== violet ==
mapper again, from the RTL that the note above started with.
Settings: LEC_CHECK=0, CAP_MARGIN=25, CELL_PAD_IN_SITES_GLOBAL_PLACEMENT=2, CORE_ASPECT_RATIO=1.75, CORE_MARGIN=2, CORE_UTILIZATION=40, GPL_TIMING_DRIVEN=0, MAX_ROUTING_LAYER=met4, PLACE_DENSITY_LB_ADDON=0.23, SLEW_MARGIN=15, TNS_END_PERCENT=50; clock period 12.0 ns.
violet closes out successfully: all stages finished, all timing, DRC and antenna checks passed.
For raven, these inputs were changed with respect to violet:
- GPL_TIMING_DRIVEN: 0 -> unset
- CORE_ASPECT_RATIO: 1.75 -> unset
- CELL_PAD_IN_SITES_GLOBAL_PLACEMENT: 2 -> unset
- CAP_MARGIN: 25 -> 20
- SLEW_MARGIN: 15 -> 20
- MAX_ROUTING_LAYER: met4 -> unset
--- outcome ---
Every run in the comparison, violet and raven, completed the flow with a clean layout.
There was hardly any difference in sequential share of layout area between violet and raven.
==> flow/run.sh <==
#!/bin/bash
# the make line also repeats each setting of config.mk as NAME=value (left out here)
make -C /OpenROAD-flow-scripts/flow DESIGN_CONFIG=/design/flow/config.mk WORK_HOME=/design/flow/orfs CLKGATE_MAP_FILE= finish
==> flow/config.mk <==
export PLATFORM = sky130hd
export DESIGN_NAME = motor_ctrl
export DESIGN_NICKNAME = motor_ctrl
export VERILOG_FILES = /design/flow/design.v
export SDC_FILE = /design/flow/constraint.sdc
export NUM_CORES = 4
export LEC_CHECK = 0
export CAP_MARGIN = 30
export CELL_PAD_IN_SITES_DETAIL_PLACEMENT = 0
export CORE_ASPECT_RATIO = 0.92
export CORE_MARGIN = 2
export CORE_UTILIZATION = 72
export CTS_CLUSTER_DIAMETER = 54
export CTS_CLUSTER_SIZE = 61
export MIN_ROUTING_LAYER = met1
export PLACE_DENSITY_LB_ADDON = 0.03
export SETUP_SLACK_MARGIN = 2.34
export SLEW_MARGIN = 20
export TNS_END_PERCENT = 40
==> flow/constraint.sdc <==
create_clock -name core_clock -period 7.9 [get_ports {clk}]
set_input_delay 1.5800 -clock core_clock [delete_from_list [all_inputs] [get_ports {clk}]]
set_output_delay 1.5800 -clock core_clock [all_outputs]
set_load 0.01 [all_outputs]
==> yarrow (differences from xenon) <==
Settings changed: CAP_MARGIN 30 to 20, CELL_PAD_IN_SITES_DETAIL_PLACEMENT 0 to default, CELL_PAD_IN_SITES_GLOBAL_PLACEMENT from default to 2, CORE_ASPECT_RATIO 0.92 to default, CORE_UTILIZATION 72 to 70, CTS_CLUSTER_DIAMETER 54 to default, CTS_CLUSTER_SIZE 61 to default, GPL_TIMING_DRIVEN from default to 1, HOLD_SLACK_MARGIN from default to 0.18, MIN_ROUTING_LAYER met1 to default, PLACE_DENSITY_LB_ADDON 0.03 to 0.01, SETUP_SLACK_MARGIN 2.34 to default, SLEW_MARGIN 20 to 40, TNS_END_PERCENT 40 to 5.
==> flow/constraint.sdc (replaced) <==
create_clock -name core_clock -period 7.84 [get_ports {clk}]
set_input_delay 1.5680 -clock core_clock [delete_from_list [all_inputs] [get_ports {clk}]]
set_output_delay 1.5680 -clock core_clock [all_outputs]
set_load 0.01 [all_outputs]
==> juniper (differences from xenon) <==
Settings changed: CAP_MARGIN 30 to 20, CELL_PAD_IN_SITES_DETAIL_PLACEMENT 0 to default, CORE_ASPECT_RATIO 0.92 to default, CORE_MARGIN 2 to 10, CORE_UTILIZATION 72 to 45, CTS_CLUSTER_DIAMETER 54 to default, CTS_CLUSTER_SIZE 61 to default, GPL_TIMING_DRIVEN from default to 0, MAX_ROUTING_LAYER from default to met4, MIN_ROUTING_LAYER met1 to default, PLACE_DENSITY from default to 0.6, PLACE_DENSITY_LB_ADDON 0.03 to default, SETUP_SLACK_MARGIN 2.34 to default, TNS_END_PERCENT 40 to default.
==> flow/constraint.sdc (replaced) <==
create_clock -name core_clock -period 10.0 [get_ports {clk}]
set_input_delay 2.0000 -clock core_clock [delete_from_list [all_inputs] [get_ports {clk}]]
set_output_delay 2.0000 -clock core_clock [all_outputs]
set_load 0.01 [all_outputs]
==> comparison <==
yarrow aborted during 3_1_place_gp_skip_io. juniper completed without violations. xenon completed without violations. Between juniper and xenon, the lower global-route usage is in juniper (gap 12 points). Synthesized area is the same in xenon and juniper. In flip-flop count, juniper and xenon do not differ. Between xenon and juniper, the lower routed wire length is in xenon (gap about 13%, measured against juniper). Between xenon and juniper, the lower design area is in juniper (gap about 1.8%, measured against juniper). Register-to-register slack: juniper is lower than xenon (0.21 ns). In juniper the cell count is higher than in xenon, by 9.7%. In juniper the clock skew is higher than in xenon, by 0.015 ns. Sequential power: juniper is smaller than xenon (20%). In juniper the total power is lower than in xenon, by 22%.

* * * *

Exercise =>
Could you return all lines from the records that include the word "layout"?

Output =>
Every run in the comparison, violet and raven, completed the flow with a clean layout.
There was hardly any difference in sequential share of layout area between violet and raven.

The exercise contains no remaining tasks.